Task item: Only the lines from the one containing "repair buffers,214,2100" through the last line below should be written out, exactly and with both ends kept.

**** Information provided ****

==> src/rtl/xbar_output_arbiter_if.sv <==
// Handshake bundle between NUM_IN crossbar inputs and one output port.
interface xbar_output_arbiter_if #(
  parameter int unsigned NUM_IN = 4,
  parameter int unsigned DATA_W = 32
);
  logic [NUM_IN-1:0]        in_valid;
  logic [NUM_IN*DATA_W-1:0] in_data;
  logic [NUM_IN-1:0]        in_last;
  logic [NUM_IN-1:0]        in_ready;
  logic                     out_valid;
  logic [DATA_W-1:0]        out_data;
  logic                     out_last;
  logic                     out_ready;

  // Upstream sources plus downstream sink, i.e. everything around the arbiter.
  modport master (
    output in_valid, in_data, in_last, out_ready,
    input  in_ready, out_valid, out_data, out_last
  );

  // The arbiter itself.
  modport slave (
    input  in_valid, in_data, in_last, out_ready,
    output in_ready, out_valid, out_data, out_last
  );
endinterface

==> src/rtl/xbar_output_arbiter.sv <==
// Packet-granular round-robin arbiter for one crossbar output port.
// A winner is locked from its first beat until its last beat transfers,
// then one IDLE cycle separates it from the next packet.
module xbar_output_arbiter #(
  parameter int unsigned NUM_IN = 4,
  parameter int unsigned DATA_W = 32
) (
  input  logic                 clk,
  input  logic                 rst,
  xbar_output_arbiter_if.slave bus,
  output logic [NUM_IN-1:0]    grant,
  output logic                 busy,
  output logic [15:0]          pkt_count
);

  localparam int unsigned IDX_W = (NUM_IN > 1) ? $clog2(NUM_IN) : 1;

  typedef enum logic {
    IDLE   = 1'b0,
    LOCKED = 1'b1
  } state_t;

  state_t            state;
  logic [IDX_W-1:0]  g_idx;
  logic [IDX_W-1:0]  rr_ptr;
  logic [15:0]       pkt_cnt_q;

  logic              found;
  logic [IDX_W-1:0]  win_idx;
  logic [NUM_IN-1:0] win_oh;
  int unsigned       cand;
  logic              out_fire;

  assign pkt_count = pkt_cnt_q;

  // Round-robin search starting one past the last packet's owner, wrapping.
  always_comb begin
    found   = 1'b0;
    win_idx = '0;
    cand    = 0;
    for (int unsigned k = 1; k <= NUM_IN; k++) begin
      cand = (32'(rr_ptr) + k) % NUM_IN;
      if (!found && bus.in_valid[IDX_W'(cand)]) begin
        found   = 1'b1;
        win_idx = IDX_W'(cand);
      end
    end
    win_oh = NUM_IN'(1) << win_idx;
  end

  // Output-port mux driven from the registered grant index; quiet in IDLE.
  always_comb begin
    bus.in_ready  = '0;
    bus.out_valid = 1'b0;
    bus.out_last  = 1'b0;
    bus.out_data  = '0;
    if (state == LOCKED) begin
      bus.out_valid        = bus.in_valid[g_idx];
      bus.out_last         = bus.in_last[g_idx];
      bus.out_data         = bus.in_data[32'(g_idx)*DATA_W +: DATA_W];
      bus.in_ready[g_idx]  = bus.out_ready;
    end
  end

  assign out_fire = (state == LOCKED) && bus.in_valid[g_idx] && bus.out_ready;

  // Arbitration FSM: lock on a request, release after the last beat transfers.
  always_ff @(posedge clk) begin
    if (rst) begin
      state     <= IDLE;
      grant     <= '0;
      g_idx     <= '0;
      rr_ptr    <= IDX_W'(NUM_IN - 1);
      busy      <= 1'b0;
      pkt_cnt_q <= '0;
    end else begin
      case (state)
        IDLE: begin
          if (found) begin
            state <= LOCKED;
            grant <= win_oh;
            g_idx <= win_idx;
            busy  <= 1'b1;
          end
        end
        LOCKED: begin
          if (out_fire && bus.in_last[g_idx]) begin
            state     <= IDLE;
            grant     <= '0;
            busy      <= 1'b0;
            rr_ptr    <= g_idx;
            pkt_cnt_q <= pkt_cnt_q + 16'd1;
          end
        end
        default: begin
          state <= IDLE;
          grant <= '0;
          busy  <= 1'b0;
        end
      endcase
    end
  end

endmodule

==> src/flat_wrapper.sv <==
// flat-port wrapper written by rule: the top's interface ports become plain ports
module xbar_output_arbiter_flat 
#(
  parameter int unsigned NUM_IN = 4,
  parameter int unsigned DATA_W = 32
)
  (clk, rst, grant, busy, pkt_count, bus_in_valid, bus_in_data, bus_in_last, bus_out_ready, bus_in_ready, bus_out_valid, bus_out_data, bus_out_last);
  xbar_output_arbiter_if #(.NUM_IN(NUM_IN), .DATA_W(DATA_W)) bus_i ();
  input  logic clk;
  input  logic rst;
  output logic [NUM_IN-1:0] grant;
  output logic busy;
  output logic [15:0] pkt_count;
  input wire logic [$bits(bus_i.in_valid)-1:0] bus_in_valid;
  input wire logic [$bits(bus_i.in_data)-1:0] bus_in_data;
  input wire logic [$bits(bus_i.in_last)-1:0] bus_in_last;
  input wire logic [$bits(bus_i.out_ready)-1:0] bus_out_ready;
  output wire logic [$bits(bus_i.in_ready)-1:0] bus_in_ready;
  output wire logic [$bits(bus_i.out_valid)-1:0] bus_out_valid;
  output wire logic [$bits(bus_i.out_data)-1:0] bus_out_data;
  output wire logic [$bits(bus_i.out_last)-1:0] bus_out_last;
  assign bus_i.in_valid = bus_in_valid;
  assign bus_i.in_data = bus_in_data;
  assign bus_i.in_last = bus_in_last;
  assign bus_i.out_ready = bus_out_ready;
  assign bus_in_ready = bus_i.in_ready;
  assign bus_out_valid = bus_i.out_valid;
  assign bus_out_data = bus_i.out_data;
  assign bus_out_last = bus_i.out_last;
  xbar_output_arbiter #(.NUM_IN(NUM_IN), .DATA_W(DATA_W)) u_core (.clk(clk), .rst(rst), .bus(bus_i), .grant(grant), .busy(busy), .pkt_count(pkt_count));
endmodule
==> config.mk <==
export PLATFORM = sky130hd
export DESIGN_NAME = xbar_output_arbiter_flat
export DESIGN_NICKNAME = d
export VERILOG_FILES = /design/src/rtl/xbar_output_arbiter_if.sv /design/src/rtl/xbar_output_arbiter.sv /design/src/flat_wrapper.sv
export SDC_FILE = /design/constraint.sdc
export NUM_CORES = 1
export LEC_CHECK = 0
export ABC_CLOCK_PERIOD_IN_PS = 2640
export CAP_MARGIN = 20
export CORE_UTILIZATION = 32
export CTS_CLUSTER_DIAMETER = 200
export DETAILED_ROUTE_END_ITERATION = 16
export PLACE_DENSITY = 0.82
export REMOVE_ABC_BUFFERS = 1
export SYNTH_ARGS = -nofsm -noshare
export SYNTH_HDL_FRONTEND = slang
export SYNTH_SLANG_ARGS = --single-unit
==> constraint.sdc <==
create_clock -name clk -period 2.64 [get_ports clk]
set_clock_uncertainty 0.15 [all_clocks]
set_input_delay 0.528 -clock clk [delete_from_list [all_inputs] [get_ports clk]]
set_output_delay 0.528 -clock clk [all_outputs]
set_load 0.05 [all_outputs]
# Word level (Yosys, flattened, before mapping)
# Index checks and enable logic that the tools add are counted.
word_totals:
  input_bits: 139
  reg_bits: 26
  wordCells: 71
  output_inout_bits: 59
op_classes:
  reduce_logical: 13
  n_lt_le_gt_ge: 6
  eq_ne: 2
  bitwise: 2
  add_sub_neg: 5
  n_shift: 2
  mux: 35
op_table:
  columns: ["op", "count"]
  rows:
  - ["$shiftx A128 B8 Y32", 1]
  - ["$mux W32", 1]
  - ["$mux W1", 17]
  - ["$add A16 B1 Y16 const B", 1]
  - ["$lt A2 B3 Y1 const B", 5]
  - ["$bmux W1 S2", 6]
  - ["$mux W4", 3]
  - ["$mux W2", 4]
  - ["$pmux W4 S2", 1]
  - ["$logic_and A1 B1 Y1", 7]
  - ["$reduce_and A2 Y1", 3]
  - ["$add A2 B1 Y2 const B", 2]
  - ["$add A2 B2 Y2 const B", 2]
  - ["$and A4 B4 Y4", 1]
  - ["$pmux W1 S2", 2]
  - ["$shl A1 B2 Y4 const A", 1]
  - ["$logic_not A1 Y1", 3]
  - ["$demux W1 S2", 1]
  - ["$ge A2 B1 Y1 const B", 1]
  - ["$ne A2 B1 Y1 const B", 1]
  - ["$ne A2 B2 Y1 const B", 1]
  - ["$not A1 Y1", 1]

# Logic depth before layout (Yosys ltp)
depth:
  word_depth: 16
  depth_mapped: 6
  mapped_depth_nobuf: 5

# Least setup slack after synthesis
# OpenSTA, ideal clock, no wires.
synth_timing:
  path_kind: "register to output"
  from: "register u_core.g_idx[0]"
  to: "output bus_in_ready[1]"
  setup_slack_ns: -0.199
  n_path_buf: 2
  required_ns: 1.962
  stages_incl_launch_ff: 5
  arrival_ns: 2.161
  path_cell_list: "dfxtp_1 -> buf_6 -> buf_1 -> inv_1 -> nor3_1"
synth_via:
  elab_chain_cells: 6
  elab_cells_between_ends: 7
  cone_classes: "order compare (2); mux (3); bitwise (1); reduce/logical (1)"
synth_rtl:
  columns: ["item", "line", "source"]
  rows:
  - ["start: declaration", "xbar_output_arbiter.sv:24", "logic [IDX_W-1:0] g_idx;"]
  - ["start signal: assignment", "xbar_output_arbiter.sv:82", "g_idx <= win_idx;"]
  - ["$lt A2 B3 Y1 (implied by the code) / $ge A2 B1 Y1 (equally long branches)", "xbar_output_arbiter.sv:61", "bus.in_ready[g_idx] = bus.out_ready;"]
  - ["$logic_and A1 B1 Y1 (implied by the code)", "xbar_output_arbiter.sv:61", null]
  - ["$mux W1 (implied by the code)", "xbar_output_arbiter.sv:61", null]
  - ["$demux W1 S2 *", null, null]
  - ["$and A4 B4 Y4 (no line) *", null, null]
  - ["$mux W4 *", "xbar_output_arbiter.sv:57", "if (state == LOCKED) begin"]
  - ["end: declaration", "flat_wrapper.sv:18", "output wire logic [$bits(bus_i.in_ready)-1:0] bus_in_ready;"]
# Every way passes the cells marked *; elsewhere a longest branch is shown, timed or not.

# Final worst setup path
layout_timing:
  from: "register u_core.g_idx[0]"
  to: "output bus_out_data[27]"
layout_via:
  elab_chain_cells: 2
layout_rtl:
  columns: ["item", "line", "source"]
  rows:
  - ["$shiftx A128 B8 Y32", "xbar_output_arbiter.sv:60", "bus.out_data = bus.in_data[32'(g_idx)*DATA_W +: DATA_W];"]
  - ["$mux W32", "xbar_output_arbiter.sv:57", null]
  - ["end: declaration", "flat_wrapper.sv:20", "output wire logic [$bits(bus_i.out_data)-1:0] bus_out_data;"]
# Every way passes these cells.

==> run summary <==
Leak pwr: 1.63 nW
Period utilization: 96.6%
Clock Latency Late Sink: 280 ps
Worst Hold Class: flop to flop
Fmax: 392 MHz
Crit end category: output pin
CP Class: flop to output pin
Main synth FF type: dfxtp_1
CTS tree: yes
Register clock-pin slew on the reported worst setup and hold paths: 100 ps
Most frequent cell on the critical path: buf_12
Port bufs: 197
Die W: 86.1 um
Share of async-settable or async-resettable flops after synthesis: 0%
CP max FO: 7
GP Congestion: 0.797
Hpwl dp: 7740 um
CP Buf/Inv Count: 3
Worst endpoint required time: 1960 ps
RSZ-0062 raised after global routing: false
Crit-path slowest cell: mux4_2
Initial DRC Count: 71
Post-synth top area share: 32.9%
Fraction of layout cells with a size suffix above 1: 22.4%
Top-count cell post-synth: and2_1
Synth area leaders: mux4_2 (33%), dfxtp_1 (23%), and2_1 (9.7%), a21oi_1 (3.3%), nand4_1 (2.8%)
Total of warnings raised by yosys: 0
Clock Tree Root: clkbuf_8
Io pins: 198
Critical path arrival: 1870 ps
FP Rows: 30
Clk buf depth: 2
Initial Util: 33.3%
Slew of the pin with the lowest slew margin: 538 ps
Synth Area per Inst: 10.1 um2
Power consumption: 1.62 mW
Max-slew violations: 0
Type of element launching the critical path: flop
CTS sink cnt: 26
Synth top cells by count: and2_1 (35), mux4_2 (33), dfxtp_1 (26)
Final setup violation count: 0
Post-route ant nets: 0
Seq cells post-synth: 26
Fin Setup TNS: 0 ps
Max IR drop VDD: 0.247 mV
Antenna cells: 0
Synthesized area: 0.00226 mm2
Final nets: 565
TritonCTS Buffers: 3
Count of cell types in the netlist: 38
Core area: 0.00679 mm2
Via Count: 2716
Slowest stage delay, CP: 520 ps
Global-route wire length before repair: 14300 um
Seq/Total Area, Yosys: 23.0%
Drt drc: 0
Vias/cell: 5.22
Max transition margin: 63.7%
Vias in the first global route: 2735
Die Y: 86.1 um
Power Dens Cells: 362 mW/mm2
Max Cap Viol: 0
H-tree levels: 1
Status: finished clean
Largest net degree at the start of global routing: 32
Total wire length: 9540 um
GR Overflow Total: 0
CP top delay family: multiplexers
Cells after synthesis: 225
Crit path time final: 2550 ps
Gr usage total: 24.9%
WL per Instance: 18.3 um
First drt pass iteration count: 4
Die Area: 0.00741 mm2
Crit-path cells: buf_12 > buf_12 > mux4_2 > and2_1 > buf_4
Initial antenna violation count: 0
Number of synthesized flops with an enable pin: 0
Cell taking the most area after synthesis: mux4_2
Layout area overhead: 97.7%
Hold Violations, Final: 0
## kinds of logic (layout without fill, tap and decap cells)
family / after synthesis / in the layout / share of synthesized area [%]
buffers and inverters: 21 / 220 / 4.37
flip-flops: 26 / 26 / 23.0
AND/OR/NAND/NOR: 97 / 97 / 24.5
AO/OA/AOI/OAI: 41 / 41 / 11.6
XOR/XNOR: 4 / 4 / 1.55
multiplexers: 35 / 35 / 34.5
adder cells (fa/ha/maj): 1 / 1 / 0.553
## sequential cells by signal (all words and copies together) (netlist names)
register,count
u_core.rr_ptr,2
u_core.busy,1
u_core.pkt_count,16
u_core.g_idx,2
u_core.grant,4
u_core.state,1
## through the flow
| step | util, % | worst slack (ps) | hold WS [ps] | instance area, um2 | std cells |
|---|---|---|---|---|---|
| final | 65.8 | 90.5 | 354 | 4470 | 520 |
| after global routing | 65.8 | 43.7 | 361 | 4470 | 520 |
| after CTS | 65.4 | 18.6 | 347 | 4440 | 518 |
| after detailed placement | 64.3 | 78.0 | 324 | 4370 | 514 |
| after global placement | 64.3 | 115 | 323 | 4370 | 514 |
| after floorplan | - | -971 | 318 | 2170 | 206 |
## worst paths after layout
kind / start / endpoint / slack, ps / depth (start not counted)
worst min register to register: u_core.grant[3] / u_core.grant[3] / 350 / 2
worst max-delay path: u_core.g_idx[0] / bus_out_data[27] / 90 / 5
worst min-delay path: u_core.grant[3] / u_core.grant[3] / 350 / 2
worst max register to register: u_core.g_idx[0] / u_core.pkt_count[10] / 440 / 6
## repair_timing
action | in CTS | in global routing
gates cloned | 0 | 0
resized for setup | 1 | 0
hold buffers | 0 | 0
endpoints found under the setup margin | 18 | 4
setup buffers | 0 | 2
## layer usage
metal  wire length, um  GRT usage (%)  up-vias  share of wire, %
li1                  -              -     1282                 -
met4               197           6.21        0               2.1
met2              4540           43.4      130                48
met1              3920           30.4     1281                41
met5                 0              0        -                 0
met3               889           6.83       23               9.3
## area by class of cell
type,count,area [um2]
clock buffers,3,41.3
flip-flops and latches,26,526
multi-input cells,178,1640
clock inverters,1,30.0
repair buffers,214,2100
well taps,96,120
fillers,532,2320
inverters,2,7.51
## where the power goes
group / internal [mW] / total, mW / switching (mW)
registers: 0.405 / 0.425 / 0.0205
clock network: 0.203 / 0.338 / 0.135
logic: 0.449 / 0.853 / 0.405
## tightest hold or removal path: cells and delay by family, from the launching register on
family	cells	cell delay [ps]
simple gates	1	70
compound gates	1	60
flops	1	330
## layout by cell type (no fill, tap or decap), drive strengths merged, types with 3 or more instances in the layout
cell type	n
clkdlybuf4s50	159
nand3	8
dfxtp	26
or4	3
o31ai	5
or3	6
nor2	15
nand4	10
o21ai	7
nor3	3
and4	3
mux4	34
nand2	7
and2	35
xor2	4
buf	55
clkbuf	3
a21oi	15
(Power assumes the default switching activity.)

****

Output for this task:
repair buffers,214,2100
well taps,96,120
fillers,532,2320
inverters,2,7.51
## where the power goes
group / internal [mW] / total, mW / switching (mW)
registers: 0.405 / 0.425 / 0.0205
clock network: 0.203 / 0.338 / 0.135
logic: 0.449 / 0.853 / 0.405
## tightest hold or removal path: cells and delay by family, from the launching register on
family	cells	cell delay [ps]
simple gates	1	70
compound gates	1	60
flops	1	330
## layout by cell type (no fill, tap or decap), drive strengths merged, types with 3 or more instances in the layout
cell type	n
clkdlybuf4s50	159
nand3	8
dfxtp	26
or4	3
o31ai	5
or3	6
nor2	15
nand4	10
o21ai	7
nor3	3
and4	3
mux4	34
nand2	7
and2	35
xor2	4
buf	55
clkbuf	3
a21oi	15
(Power assumes the default switching activity.)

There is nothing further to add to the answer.